The family is living from day to day, moment to moment. Some days, they receive a small basket of food. Without this food aid, they might have nothing to eat all day.
 
“Honestly, we need everything,” says Fadi. “My family needs bread, sugar, tea and everything.”

One day he’d like to have an artificial limb for his right arm, but for now food tops the list of priorities.

As the conflict in Syria enters its tenth year on March 15, 2020, the Harvard Humanitarian Initiative, Save the Children and World Vision released a new report looking at the humanitarian impact of the renewed military offensive launched in April 2019. 
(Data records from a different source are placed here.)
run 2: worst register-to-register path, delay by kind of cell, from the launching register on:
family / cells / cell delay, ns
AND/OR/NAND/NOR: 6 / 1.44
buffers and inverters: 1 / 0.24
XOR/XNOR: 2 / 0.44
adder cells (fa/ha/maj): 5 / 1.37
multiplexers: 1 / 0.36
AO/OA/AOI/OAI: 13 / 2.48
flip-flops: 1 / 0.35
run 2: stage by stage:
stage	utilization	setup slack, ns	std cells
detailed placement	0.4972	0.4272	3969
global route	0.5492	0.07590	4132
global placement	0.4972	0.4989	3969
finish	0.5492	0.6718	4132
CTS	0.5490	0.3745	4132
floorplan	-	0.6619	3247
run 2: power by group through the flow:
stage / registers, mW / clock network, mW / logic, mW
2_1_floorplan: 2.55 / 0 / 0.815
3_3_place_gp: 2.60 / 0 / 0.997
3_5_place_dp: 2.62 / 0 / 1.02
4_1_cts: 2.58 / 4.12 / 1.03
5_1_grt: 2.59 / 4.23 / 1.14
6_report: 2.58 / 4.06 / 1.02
The research comes as northwest Syria experiences the worst humanitarian crisis since the conflict began. According to the United Nations, at least 77 children were killed or injured in the North-West in the first month of 2020. On February 25th, ten schools and kindergartens were reported to have been bombed in Idlib, killing nine children and injuring dozens. An estimated 280,000 school-aged children in the area have had their education severely impacted.


Video: World Vision in partnership with Harvard Humanitarian Initiative and Save the Children.

New satellite imagery shows areas in the south and east of Idlib have been intensely damaged by the offensive. Some areas appear to be completely uninhabitable.

Another set of images show two displacement camps in North Idlib that have more than doubled in size since 2017.

On March 5, 2020, the governments of Turkey and Russia announced a ceasefire in Idlib. Meanwhile, the people of Idlib, children like Fadi and his family, are watching and waiting, hoping it holds.  

*Name has been changed to protect his identity.